§ WORK REQUIRED: Each line of the records below that contains "endpoints" needs to be copied.

§ Saved data entries:
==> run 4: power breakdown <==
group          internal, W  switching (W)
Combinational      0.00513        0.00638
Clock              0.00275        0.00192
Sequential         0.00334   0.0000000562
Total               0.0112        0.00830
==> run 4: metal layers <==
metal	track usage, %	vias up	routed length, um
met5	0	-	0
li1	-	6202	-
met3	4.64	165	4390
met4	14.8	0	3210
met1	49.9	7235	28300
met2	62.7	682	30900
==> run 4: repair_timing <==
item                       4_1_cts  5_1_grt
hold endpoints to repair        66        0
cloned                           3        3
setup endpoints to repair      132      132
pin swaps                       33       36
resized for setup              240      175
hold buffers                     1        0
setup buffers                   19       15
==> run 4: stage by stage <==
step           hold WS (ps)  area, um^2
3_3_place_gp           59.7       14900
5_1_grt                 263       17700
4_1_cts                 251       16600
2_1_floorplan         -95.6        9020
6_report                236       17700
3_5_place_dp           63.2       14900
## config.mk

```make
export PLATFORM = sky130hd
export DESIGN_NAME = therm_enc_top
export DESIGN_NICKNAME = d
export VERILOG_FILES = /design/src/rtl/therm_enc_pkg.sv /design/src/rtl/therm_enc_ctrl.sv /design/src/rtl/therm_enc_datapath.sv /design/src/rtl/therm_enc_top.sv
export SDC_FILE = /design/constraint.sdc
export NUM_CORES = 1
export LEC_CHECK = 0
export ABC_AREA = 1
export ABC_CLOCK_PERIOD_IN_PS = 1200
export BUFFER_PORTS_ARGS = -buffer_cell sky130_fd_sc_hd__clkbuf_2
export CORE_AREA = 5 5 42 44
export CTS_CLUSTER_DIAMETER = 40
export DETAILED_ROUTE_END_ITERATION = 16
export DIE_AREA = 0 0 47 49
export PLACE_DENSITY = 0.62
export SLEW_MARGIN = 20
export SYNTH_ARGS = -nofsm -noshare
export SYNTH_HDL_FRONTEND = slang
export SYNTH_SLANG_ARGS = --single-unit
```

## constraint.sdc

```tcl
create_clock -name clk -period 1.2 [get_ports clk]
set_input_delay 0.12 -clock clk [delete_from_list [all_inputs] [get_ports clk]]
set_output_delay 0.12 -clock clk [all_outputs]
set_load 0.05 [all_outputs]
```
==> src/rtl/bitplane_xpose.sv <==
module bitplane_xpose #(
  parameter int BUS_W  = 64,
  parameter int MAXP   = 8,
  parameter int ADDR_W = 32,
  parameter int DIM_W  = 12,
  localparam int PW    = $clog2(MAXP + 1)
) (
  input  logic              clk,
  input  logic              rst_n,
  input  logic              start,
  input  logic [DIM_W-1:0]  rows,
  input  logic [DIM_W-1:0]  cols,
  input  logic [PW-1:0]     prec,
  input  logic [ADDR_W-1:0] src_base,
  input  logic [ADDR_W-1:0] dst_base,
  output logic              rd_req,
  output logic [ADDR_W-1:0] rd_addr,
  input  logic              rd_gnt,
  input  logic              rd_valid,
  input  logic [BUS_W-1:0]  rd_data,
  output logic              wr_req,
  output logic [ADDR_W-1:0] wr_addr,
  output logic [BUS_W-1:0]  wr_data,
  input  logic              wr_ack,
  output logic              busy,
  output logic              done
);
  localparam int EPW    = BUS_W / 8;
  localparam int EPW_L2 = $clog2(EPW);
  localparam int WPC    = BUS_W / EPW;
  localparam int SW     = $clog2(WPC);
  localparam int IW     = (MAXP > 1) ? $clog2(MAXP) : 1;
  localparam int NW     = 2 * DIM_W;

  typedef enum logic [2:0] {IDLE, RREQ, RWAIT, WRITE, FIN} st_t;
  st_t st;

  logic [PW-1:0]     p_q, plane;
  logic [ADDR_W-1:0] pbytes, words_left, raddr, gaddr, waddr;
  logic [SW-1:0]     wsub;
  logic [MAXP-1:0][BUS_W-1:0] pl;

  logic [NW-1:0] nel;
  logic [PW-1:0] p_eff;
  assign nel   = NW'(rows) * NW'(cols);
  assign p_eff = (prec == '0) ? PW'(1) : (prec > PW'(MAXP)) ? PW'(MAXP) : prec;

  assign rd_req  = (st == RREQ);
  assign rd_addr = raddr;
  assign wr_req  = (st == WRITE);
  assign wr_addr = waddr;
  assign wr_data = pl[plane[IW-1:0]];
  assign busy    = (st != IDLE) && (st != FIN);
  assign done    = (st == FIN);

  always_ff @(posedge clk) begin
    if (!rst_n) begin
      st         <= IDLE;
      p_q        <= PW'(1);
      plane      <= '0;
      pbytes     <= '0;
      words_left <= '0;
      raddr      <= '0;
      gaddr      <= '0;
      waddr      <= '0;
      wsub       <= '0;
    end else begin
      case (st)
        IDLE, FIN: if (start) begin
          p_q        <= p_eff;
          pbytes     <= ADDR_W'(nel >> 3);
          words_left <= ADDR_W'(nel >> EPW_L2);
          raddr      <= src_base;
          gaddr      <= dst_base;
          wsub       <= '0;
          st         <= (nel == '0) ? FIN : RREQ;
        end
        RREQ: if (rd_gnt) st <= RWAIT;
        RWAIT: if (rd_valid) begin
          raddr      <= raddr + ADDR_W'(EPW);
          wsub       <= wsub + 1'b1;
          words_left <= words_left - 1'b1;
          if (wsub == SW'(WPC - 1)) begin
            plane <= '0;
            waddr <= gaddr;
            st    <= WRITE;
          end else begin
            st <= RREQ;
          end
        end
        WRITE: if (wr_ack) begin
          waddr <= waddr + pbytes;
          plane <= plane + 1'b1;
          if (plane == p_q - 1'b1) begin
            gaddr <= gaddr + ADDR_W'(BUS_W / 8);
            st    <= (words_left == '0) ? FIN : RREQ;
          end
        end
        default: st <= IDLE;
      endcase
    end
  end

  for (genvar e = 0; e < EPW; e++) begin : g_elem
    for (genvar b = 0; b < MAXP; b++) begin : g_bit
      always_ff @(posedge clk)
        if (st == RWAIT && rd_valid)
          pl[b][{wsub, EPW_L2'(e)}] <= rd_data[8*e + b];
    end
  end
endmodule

---

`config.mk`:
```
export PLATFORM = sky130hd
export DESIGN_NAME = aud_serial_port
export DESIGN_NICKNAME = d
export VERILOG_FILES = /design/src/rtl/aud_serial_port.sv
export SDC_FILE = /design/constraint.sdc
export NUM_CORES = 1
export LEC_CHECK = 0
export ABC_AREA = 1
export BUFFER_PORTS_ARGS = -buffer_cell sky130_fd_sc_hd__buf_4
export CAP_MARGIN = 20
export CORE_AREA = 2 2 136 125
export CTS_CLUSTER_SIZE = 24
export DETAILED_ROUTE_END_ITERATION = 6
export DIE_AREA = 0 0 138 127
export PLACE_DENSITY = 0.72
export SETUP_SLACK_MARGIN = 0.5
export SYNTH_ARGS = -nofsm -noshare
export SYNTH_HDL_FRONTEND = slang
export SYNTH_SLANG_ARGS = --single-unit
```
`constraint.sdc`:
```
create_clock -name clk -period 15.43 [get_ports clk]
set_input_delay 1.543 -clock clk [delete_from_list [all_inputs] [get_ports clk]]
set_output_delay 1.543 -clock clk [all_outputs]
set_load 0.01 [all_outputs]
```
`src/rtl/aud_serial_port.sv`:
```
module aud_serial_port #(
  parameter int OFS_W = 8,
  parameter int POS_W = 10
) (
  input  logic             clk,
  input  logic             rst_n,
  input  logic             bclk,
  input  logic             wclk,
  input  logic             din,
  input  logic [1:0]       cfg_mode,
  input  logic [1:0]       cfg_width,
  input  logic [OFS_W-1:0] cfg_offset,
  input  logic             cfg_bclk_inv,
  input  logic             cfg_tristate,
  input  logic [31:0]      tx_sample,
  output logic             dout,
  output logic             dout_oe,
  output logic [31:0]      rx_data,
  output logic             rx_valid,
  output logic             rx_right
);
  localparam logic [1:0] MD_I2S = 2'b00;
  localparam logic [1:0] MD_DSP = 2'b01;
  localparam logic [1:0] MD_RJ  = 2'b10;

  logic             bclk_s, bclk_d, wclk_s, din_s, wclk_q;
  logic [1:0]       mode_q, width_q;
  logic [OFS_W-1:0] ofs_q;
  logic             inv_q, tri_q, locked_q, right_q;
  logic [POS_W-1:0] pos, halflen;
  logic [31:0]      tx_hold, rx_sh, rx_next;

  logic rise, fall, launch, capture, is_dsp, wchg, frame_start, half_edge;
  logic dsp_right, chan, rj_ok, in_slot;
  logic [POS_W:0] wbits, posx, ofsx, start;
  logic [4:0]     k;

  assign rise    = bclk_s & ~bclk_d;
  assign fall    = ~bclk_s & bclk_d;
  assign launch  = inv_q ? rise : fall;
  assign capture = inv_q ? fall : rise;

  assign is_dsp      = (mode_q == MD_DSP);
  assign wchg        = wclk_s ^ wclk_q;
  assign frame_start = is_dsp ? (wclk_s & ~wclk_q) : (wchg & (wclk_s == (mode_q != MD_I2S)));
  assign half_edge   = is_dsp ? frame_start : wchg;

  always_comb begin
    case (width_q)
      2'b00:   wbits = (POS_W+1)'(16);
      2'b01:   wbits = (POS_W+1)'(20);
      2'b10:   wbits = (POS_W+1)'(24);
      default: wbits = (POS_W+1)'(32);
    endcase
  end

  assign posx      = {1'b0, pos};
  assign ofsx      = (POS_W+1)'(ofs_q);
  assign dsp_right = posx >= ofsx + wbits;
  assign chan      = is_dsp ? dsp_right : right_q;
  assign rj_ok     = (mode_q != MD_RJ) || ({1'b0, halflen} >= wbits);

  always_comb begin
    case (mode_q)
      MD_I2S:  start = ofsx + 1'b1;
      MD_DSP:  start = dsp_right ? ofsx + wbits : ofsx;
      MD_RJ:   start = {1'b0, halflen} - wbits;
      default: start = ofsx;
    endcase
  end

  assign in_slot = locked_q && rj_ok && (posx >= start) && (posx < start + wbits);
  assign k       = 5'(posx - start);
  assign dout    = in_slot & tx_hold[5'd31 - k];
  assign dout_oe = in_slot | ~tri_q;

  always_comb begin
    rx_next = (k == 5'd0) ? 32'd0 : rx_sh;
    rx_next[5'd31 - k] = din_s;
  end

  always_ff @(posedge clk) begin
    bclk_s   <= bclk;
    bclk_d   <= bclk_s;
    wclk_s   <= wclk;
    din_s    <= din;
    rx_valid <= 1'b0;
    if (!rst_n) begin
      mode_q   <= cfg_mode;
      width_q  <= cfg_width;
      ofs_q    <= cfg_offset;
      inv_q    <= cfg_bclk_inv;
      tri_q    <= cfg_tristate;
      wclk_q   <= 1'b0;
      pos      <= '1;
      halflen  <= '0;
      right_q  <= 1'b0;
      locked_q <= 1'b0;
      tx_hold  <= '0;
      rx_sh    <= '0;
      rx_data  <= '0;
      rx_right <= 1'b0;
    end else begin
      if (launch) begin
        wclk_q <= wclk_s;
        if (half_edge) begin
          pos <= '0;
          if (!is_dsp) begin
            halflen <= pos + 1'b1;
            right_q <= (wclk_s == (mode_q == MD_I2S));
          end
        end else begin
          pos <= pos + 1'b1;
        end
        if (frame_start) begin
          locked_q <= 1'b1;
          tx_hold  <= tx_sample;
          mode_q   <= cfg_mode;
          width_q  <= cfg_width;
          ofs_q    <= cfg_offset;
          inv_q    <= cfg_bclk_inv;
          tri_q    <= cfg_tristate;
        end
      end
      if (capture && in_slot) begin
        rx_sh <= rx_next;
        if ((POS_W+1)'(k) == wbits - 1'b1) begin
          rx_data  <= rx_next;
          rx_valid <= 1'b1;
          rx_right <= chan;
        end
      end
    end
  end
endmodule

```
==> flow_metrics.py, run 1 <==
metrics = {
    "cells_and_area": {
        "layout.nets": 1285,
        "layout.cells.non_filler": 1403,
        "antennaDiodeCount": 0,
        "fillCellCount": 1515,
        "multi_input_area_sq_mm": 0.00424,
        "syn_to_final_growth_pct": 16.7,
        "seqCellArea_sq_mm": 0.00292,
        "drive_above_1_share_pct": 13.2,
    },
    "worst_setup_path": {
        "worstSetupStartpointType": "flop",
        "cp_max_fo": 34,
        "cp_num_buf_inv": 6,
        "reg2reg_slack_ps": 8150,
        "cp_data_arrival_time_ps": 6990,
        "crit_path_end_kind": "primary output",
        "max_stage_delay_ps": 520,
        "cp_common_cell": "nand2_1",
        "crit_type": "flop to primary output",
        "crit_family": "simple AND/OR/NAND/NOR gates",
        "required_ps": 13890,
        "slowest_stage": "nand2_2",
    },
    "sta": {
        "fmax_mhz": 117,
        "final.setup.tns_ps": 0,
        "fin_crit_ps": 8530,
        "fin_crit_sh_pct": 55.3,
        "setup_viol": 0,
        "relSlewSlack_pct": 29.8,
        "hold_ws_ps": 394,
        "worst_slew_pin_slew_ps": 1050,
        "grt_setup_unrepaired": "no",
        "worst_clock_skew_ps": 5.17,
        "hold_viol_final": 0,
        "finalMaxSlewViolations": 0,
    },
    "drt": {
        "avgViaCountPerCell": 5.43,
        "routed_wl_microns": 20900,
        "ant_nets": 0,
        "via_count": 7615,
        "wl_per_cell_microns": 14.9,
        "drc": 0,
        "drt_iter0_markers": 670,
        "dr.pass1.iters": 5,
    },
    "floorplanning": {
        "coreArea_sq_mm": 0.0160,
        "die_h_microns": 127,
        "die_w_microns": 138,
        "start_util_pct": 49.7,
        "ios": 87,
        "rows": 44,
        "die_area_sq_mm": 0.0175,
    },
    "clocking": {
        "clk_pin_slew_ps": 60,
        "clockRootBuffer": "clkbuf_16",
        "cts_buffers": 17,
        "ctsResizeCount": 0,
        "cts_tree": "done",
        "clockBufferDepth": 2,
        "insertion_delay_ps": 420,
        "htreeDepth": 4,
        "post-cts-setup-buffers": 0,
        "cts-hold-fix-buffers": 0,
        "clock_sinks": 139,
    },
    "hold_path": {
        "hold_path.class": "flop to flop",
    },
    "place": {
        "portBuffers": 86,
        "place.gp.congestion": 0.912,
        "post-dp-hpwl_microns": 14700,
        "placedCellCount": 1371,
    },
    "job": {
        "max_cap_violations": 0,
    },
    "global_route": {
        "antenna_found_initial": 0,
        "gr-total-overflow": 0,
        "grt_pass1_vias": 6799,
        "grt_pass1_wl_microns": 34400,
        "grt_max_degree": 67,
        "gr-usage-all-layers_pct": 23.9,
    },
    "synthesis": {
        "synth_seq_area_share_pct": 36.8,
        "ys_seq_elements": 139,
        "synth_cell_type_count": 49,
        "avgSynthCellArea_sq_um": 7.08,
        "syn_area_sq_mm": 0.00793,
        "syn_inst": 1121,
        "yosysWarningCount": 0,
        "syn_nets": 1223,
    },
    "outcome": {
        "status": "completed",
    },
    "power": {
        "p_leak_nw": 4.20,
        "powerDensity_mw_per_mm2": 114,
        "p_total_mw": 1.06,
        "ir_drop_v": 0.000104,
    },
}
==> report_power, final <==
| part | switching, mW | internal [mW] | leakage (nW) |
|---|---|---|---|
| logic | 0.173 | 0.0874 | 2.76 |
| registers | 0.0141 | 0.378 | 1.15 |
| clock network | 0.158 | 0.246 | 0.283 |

§ TASK OUTPUT:
hold endpoints to repair        66        0
setup endpoints to repair      132      132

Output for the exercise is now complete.